‘Besides, Mr. Monson, we must consider Henrietta.’

‘It is natural you should think wholly of her,’ said I.

‘Not wholly. But this pursuit may end in rescuing her from Colonel Hope-Kennedy. It gives her future a chance. But you would have her husband sit quietly at home.’

‘Well, not exactly,’ I interrupted.

‘What would you have him do?’ she asked.

‘Get a divorce,’ said I.

‘He won’t do that,’ she exclaimed. ‘Marriage in his sight is a sacrament. Do not you know his views, Mr. Monson?’

‘You see, I have long lost sight of him.’
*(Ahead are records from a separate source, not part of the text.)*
[src/rtl/msg_fifo.sv]
// Synchronous FIFO for matched messages. A pop on a full FIFO frees the slot
// in the same cycle, so a simultaneous push is accepted.
module msg_fifo #(
    parameter int WIDTH = 152,
    parameter int DEPTH = 4
) (
    input  logic             clk,
    input  logic             reset,
    input  logic             push,
    input  logic [WIDTH-1:0] wr_data,
    input  logic             pop,
    output logic [WIDTH-1:0] rd_data,
    output logic             full,
    output logic             empty
);
    localparam int AW = $clog2(DEPTH);
    localparam logic [AW:0] FULL_CNT = (AW+1)'(DEPTH);

    logic [WIDTH-1:0] r_mem [DEPTH];
    logic [AW-1:0]    r_wr_ptr;
    logic [AW-1:0]    r_rd_ptr;
    logic [AW:0]      r_count;

    logic w_do_pop;
    logic w_do_push;

    assign empty     = (r_count == '0);
    assign full      = (r_count == FULL_CNT);
    assign w_do_pop  = pop && !empty;
    assign w_do_push = push && (!full || w_do_pop);
    assign rd_data   = r_mem[r_rd_ptr];

    always_ff @(posedge clk or posedge reset) begin
        if (reset) begin
            r_wr_ptr <= '0;
            r_rd_ptr <= '0;
            r_count  <= '0;
        end else begin
            if (w_do_push) r_wr_ptr <= r_wr_ptr + AW'(1);
            if (w_do_pop)  r_rd_ptr <= r_rd_ptr + AW'(1);
            case ({w_do_push, w_do_pop})
                2'b10:   r_count <= r_count + (AW+1)'(1);
                2'b01:   r_count <= r_count - (AW+1)'(1);
                default: r_count <= r_count;
            endcase
        end
    end

    always_ff @(posedge clk) begin
        if (w_do_push) r_mem[r_wr_ptr] <= wr_data;
    end

endmodule

[src/rtl/md5_match_sink.sv]
// Final MD5 stage: adds the IVs, compares the digest to the target, queues
// matching messages and streams them out one byte at a time.
module md5_match_sink
    import md5_pkg::*;
#(
    parameter int FIFO_DEPTH = 4
) (
    input  logic         clk,
    input  logic         reset,
    input  logic [31:0]  a_in,
    input  logic [31:0]  b_in,
    input  logic [31:0]  c_in,
    input  logic [31:0]  d_in,
    input  logic [151:0] m_in,
    input  logic         valid_in,
    input  logic [127:0] target_hash,
    output logic [7:0]   tx_data,
    output logic         tx_valid,
    input  logic         tx_ready,
    output logic         match_pulse,
    output logic         overflow,
    output logic [31:0]  hash_count,
    input  logic         clear,
    output logic [0:0]   tx_state_dbg
);
    // Handshake: a byte moves when tx_valid && tx_ready at a rising edge;
    // tx_data/tx_valid hold while tx_valid && !tx_ready. No input backpressure.
    localparam logic [4:0] LAST_IDX = 5'(MSG_BYTES - 1);

    logic             r_valid_s1;
    logic [31:0]      r_a, r_b, r_c, r_d;
    logic [MSG_W-1:0] r_m_s1;
    logic             r_hit_s2;
    logic [MSG_W-1:0] r_m_s2;
    logic [31:0]      r_hash_count;
    logic             r_overflow;

    tx_state_t        r_state;
    logic [MSG_W-1:0] r_shift;
    logic [4:0]       r_byte_idx;
    logic             r_tx_valid;

    logic [127:0]     w_digest;
    logic             w_hit;
    logic             w_pop;
    logic             w_full;
    logic             w_empty;
    logic             w_drop;
    logic [MSG_W-1:0] w_head;

    assign w_digest = {bswap32(r_a), bswap32(r_b), bswap32(r_c), bswap32(r_d)};
    assign w_hit    = r_valid_s1 && (w_digest == target_hash);
    assign w_pop    = (r_state == TX_SEND) && tx_ready && (r_byte_idx == LAST_IDX);
    assign w_drop   = r_hit_s2 && w_full && !w_pop;

    always_ff @(posedge clk or posedge reset) begin
        if (reset) begin
            r_valid_s1 <= 1'b0;
            r_a        <= '0;
            r_b        <= '0;
            r_c        <= '0;
            r_d        <= '0;
            r_m_s1     <= '0;
            r_hit_s2   <= 1'b0;
            r_m_s2     <= '0;
        end else begin
            r_valid_s1 <= valid_in;
            if (valid_in) begin
                r_a    <= a_in + A0;
                r_b    <= b_in + B0;
                r_c    <= c_in + C0;
                r_d    <= d_in + D0;
                r_m_s1 <= m_in;
            end
            r_hit_s2 <= w_hit;
            if (w_hit) r_m_s2 <= r_m_s1;
        end
    end

    // A drop in the same cycle as clear is still recorded.
    always_ff @(posedge clk or posedge reset) begin
        if (reset) begin
            r_hash_count <= '0;
            r_overflow   <= 1'b0;
        end else begin
            if (clear)
                r_hash_count <= valid_in ? 32'd1 : 32'd0;
            else if (valid_in)
                r_hash_count <= r_hash_count + 32'd1;
            r_overflow <= w_drop || (r_overflow && !clear);
        end
    end

    msg_fifo #(
        .WIDTH (MSG_W),
        .DEPTH (FIFO_DEPTH)
    ) u_fifo (
        .clk     (clk),
        .reset   (reset),
        .push    (r_hit_s2),
        .wr_data (r_m_s2),
        .pop     (w_pop),
        .rd_data (w_head),
        .full    (w_full),
        .empty   (w_empty)
    );

    // The head entry stays in the FIFO until its last byte is accepted.
    always_ff @(posedge clk or posedge reset) begin
        if (reset) begin
            r_state    <= TX_IDLE;
            r_shift    <= '0;
            r_byte_idx <= '0;
            r_tx_valid <= 1'b0;
        end else begin
            case (r_state)
                TX_IDLE: begin
                    if (!w_empty) begin
                        r_shift    <= w_head;
                        r_byte_idx <= '0;
                        r_tx_valid <= 1'b1;
                        r_state    <= TX_SEND;
                    end
                end
                TX_SEND: begin
                    if (tx_ready) begin
                        if (r_byte_idx == LAST_IDX) begin
                            r_tx_valid <= 1'b0;
                            r_state    <= TX_IDLE;
                        end else begin
                            r_shift    <= r_shift << 8;
                            r_byte_idx <= r_byte_idx + 5'd1;
                        end
                    end
                end
                default: begin
                    r_tx_valid <= 1'b0;
                    r_state    <= TX_IDLE;
                end
            endcase
        end
    end

    assign tx_data      = r_shift[MSG_W-1 -: 8];
    assign tx_valid     = r_tx_valid;
    assign match_pulse  = r_hit_s2;
    assign overflow     = r_overflow;
    assign hash_count   = r_hash_count;
    assign tx_state_dbg = r_state;

endmodule
File: config.mk
export PLATFORM = sky130hd
export DESIGN_NAME = fadd_issue_ctrl
export DESIGN_NICKNAME = d
export VERILOG_FILES = /design/src/rtl/fadd_issue_ctrl.sv
export SDC_FILE = /design/constraint.sdc
export NUM_CORES = 1
export LEC_CHECK = 0
export ABC_CLOCK_PERIOD_IN_PS = 2500
export BUFFER_PORTS_ARGS = -buffer_cell sky130_fd_sc_hd__buf_2
export CORE_ASPECT_RATIO = 0.6
export CORE_MARGIN = 2
export CORE_UTILIZATION = 53
export DETAILED_ROUTE_END_ITERATION = 6
export PLACE_DENSITY = 0.73
export SLEW_MARGIN = 30
export SYNTH_ARGS = -nofsm -noshare
export SYNTH_HDL_FRONTEND = slang
export SYNTH_SLANG_ARGS = --single-unit
File: constraint.sdc
create_clock -name clk -period 2.5 [get_ports clk]
set_clock_uncertainty 0.05 [all_clocks]
set_input_delay 0.25 -clock clk [delete_from_list [all_inputs] [get_ports clk]]
set_output_delay 0.25 -clock clk [all_outputs]
set_load 0.005 [all_outputs]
‘Well, I know he would not seek a divorce. He would be mad indeed,’ she cried, flushing to her brows, ‘to give my sister the liberty she wants and Colonel Hope-Kennedy——’ She faltered and stopped, biting her underlip, with the hot emotions which mounted to her face imparting a sudden air of womanly maturity to her girlish beauty, whilst her breast rose and fell to her ireful breathing. ‘This is no mad pursuit,’ she continued after a brief pause, speaking softly. ‘What is there unreasonable in a man’s determination to follow his wife that he may come as swiftly as the ship, the coach, the railway will permit him between her and a life of shame and remorse and misery?’

As she spoke, my cousin arrived, holding a great meerschaum pipe in his hand. She at once rose and left the table with a faint smile at me and a glance on top of it that was as eloquent as a whisper of regret at having been betrayed into warmth. Well, thought I, you are a sweet little woman, and it is highly probable that before I have been a week in your company I shall be head over heels in love with you. But for all that, you fair and artless creature, I don’t agree with you in your views of this chase. Suppose Wilfrid recaptures his wife—what is he going to do with her? She is not a lunatic; he cannot lock her up—but I broke off to the approach of my cousin, fetched my pipe, and went on deck with him.